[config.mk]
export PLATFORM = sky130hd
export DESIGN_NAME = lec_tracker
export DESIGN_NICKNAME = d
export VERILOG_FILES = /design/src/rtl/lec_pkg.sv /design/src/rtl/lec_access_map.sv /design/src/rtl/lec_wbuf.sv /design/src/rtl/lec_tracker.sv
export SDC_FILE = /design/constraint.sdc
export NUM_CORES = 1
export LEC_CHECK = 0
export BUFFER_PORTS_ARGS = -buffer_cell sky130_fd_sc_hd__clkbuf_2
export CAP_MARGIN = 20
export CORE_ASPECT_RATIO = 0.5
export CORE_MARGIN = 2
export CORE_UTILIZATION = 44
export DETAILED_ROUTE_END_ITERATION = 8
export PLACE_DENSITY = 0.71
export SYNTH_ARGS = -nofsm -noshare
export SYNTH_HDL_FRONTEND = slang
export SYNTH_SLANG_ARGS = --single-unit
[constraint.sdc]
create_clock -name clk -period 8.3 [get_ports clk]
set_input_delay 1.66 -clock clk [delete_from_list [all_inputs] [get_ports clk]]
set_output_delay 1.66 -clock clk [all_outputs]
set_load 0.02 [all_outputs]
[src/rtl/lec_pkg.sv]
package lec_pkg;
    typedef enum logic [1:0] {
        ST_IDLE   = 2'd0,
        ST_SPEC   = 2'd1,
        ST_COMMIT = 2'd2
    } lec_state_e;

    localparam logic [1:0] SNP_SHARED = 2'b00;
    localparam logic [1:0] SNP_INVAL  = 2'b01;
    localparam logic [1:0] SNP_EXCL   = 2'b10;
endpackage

==*==

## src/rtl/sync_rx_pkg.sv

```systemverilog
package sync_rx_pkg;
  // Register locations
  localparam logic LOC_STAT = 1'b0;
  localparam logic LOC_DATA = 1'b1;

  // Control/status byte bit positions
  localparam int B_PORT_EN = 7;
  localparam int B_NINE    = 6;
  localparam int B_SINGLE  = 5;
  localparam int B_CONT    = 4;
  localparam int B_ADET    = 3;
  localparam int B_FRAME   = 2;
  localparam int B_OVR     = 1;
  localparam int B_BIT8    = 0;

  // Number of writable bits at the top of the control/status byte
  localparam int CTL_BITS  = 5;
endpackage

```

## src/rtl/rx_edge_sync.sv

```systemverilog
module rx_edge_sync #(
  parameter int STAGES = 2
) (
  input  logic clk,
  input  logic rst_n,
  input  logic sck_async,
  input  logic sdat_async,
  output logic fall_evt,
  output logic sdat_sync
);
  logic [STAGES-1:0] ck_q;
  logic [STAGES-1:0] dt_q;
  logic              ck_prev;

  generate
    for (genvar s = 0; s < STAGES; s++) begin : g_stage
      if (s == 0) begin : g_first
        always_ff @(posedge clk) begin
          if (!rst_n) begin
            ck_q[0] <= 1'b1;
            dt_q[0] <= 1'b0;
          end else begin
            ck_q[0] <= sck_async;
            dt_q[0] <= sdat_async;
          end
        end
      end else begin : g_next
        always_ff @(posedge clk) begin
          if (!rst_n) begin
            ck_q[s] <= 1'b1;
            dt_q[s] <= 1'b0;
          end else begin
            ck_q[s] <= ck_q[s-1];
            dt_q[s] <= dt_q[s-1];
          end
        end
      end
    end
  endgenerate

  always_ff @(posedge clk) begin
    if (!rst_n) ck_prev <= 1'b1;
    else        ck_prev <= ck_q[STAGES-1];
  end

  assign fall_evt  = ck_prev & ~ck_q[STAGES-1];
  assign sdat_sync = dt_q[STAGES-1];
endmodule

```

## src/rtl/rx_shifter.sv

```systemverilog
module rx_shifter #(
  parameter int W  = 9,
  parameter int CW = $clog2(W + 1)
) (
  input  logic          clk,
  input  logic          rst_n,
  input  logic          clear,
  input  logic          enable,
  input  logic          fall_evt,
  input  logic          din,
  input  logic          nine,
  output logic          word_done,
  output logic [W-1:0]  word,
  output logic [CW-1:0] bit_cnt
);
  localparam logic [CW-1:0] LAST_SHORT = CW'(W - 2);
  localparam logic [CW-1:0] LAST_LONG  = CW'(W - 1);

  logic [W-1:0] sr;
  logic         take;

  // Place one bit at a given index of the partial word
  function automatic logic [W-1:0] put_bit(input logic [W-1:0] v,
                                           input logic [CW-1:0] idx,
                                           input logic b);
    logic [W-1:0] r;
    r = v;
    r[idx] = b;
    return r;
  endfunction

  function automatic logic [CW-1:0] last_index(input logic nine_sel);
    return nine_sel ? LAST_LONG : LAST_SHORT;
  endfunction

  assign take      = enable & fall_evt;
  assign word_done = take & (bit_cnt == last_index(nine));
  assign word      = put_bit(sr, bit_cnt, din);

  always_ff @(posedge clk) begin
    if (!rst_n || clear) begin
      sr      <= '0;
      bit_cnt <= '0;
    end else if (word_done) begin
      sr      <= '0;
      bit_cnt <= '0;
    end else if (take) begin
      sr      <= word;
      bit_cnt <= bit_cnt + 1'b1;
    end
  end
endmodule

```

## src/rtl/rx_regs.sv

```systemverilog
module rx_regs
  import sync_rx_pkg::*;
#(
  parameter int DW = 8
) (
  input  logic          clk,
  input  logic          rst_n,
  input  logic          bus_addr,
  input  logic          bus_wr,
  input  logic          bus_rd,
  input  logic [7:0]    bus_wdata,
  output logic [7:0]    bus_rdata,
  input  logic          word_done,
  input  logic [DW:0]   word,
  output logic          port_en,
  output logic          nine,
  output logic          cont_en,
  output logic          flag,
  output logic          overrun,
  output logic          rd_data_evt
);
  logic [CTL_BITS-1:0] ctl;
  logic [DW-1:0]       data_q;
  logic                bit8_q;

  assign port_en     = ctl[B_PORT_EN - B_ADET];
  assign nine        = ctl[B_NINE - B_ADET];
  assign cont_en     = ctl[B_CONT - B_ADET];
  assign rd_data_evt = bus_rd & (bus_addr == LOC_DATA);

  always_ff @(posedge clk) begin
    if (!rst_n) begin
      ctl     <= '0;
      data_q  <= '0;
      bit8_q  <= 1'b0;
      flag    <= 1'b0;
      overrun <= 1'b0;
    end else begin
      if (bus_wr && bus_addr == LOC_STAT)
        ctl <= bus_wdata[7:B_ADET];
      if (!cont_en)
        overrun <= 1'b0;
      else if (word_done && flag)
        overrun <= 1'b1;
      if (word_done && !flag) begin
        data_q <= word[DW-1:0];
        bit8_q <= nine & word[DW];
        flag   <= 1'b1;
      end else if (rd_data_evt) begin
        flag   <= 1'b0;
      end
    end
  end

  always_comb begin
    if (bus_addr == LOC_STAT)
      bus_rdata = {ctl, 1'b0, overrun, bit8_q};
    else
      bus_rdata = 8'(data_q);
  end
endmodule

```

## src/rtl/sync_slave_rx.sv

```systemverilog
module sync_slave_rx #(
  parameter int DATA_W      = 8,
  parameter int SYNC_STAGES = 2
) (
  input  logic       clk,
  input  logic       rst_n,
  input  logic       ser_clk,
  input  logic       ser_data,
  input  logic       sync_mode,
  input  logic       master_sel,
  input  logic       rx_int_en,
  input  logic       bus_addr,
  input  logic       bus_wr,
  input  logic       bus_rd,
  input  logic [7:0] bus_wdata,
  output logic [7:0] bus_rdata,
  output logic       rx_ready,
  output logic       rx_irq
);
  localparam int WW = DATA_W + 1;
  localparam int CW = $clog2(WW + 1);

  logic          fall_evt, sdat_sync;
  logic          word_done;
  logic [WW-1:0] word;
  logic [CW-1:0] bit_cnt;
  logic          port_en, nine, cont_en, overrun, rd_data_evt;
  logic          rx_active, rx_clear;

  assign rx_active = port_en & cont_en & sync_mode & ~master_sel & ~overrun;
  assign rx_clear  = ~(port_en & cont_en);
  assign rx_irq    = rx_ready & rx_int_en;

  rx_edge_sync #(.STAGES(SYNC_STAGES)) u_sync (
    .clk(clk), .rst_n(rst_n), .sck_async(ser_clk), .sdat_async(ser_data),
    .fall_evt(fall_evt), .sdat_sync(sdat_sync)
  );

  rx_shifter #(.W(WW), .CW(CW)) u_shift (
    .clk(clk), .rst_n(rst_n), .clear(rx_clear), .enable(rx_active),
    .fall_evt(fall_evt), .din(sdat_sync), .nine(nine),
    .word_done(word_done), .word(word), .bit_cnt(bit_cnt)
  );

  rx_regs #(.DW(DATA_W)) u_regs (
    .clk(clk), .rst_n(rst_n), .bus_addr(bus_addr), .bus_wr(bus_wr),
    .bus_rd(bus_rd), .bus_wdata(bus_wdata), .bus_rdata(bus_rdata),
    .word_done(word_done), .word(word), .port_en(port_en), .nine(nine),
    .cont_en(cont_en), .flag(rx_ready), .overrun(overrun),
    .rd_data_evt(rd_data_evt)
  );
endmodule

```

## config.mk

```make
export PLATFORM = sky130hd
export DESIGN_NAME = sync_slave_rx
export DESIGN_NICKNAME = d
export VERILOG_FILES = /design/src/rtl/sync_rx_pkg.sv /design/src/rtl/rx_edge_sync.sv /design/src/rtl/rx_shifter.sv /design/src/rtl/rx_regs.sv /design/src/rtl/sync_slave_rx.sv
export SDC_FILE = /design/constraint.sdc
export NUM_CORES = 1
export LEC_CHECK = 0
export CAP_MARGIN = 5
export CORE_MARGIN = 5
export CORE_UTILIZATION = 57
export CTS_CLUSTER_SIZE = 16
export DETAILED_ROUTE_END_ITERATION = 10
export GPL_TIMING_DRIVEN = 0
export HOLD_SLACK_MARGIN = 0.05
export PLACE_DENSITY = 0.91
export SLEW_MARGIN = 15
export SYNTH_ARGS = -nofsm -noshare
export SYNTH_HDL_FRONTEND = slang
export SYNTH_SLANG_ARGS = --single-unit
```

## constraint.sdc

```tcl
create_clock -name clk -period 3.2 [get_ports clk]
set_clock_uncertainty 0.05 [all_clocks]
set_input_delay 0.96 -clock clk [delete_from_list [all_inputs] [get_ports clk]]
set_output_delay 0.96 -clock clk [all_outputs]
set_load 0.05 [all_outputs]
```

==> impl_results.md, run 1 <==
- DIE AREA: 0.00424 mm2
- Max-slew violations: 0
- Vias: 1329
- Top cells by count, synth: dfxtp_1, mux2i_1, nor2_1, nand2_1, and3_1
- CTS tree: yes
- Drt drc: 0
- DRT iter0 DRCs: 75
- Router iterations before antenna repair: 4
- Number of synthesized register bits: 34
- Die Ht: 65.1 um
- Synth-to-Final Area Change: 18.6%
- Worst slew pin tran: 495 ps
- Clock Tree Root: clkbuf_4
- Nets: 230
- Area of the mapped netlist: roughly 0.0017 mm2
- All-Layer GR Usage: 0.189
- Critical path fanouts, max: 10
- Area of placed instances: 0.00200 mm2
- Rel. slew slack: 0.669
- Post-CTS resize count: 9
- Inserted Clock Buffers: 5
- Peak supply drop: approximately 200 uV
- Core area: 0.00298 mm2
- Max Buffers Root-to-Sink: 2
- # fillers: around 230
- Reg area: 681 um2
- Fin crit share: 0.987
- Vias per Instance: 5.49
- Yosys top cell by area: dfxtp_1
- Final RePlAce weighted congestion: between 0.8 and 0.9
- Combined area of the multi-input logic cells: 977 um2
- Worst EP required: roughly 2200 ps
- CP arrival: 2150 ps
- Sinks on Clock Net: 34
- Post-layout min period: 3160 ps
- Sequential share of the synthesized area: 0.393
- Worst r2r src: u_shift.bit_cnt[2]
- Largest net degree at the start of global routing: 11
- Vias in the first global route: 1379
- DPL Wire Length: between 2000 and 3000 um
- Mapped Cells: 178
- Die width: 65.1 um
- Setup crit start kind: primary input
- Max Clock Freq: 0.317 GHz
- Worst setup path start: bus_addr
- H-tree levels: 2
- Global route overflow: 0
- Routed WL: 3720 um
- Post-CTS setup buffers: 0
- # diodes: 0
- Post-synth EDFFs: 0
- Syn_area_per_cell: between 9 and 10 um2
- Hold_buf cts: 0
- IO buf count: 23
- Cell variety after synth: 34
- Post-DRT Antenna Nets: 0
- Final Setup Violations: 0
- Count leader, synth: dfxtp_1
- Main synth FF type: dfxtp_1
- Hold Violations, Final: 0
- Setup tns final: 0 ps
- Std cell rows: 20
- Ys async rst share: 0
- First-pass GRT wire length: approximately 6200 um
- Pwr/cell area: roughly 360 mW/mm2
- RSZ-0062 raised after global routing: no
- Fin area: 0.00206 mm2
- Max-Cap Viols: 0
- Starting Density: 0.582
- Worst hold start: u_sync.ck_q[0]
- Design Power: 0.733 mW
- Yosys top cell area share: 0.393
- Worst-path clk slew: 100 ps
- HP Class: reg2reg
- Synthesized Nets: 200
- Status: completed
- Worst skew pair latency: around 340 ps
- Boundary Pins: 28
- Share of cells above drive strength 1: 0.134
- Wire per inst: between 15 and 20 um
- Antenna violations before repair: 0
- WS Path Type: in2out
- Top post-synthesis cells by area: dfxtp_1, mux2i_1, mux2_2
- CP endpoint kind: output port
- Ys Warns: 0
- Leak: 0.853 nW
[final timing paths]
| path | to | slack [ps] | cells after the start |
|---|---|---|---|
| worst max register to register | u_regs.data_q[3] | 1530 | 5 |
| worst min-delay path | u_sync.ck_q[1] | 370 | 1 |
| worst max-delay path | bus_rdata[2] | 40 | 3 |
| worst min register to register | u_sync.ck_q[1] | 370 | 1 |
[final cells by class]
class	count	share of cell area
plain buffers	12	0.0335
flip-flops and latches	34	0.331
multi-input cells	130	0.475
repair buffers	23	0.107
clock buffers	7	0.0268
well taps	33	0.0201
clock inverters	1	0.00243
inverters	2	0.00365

==*==

DESCRIPTION OF THE TASK -
In the listing above, find the line containing "- Pwr/cell area: roughly 360 mW/mm2" and the line containing "- Yosys top cell area share: 0.393". Output them and every line between, exactly, and nothing else.

YOUR RESPONSE -
- Pwr/cell area: roughly 360 mW/mm2
- RSZ-0062 raised after global routing: no
- Fin area: 0.00206 mm2
- Max-Cap Viols: 0
- Starting Density: 0.582
- Worst hold start: u_sync.ck_q[0]
- Design Power: 0.733 mW
- Yosys top cell area share: 0.393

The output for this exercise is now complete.